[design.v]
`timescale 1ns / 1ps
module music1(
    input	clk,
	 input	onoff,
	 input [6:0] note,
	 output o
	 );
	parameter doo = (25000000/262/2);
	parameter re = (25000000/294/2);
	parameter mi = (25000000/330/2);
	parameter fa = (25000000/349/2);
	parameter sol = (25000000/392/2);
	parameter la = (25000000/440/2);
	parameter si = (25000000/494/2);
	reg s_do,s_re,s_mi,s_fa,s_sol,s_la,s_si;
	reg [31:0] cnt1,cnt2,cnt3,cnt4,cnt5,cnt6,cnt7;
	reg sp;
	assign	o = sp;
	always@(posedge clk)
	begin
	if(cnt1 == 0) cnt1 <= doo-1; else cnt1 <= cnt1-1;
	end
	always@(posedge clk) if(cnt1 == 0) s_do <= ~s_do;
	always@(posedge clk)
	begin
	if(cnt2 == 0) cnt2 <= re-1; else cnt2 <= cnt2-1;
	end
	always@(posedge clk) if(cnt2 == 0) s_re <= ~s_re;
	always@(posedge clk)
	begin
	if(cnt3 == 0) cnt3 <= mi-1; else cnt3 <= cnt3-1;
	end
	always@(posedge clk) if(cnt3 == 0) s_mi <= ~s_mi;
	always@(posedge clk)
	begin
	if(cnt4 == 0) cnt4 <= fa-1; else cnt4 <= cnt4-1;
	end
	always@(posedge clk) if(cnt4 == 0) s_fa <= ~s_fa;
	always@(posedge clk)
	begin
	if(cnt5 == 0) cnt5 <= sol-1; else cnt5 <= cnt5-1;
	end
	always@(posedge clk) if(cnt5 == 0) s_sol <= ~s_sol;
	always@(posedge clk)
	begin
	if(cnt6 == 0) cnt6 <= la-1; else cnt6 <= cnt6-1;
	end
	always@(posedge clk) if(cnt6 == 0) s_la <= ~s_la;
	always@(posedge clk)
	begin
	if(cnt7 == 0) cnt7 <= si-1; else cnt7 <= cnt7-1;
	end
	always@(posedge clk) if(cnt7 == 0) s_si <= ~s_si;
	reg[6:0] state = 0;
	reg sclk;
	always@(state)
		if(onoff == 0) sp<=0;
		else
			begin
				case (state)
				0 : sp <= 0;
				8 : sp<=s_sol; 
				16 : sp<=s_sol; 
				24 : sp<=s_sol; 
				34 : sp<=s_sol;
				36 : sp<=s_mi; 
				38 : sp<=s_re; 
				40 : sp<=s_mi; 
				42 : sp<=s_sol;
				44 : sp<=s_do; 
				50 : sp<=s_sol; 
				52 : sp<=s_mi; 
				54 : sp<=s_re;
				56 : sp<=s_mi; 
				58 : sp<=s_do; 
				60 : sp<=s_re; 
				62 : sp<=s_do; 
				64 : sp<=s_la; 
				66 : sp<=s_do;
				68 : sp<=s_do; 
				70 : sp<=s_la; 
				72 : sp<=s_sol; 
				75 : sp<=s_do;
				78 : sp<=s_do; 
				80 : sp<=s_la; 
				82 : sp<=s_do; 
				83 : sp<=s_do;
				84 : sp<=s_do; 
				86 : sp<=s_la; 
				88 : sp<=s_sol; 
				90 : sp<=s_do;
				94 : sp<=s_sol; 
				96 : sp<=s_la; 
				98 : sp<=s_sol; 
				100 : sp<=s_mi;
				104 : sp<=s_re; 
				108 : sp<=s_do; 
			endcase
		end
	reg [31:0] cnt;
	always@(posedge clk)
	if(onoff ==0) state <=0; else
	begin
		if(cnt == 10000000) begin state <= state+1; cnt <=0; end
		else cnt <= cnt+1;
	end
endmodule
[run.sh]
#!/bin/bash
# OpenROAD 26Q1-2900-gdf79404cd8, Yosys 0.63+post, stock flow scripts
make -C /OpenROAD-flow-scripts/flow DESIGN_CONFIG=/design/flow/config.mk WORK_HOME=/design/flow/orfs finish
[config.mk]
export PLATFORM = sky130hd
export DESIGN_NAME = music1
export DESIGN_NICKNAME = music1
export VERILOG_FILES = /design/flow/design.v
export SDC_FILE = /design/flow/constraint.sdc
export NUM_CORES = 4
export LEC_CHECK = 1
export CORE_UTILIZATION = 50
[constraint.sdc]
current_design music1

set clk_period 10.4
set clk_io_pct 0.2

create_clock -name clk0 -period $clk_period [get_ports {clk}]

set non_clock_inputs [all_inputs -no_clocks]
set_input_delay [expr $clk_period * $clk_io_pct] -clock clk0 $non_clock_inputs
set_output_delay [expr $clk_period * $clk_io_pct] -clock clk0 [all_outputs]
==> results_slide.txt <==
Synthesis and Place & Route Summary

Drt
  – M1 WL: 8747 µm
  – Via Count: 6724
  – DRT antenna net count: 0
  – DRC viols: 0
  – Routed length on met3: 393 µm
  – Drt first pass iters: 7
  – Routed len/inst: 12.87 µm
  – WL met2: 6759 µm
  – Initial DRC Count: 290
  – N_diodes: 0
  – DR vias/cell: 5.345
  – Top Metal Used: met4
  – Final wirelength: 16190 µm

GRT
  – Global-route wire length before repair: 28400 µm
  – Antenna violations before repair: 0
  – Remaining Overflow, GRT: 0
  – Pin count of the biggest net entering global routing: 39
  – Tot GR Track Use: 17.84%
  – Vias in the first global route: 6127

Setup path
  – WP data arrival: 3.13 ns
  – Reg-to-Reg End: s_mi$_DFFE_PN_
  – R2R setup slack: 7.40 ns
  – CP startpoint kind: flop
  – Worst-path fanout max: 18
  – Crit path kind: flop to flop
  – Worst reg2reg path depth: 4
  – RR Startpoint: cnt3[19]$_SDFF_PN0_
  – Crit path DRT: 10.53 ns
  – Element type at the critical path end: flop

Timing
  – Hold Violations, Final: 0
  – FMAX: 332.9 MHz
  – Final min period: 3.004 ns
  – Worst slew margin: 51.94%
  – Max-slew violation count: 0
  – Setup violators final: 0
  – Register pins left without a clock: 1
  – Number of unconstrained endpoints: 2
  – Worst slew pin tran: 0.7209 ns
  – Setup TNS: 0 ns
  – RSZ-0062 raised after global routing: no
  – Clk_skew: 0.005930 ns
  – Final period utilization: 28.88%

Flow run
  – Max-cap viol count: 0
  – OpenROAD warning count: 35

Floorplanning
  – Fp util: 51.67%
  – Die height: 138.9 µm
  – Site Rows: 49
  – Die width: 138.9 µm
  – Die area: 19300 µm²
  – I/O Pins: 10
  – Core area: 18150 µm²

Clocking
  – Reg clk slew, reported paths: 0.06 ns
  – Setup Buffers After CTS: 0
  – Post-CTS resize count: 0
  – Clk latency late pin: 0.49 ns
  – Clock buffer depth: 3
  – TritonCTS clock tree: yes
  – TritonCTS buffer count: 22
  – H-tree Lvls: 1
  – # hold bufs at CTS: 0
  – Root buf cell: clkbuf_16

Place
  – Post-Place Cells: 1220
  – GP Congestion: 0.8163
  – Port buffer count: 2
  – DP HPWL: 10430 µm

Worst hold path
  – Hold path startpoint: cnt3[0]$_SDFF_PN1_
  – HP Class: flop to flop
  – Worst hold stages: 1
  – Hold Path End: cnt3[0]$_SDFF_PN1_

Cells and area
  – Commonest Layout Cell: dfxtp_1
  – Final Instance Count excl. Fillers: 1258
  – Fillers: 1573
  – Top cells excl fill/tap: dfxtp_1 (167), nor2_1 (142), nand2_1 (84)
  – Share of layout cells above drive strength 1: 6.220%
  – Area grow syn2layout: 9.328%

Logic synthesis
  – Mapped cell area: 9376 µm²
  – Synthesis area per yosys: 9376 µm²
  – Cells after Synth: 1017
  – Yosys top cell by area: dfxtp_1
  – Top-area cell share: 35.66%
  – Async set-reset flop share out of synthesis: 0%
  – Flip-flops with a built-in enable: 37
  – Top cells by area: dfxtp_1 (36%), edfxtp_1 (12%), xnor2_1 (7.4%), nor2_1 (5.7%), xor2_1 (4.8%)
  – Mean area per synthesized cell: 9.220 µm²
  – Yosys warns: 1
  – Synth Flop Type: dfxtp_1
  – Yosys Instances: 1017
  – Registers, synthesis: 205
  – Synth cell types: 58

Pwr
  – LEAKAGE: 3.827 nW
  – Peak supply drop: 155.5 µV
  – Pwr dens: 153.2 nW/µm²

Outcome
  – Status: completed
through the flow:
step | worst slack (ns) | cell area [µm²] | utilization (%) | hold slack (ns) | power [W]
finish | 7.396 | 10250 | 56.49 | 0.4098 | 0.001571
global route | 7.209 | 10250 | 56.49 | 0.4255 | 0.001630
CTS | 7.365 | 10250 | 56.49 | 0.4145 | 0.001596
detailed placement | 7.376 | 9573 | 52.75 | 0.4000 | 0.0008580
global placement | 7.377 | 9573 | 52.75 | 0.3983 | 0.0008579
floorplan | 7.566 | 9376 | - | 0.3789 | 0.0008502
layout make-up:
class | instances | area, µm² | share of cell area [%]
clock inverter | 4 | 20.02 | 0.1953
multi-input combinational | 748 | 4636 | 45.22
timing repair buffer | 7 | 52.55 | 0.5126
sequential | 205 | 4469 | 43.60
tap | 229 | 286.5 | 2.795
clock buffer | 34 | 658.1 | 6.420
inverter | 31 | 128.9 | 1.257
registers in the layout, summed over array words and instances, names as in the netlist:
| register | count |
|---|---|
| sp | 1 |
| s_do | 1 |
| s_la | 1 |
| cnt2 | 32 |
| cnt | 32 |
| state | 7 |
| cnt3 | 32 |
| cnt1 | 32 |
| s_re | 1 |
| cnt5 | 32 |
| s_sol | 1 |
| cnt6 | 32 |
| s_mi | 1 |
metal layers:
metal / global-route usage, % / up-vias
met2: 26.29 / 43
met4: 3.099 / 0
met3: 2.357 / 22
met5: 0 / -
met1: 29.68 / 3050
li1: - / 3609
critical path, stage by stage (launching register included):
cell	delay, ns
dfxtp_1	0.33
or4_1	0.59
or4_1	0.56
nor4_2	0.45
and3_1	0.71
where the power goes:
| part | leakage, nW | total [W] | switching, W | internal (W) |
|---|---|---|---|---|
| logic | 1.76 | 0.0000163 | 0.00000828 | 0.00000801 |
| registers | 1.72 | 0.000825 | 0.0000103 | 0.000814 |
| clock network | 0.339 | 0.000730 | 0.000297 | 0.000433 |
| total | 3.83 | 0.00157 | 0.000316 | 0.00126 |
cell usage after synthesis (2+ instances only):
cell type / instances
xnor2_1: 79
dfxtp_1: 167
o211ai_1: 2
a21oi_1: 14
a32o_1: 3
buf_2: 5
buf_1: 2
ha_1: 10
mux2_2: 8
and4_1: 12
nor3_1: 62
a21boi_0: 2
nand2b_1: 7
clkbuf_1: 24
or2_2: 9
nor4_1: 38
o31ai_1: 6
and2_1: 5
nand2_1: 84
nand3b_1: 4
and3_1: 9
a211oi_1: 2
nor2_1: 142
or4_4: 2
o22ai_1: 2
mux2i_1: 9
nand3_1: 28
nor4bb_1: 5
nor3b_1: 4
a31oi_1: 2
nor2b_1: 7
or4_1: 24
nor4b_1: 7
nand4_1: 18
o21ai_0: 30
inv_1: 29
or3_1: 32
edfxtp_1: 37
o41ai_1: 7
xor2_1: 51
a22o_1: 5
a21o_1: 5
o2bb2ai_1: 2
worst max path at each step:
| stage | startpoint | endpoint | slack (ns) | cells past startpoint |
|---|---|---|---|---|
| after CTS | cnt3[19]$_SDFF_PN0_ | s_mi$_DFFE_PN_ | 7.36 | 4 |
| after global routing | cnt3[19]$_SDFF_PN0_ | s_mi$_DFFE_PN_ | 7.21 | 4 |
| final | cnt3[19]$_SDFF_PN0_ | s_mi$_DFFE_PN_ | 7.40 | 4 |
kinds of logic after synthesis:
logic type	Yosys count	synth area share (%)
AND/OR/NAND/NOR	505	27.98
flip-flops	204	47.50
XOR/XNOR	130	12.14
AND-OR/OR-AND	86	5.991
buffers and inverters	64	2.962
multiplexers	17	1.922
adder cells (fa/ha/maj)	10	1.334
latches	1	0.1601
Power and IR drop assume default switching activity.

* [Exercise] A line belongs in the answer if it contains the word "before"; please copy each such line from the material.

* [Answer to this exercise]
  – Global-route wire length before repair: 28400 µm
  – Antenna violations before repair: 0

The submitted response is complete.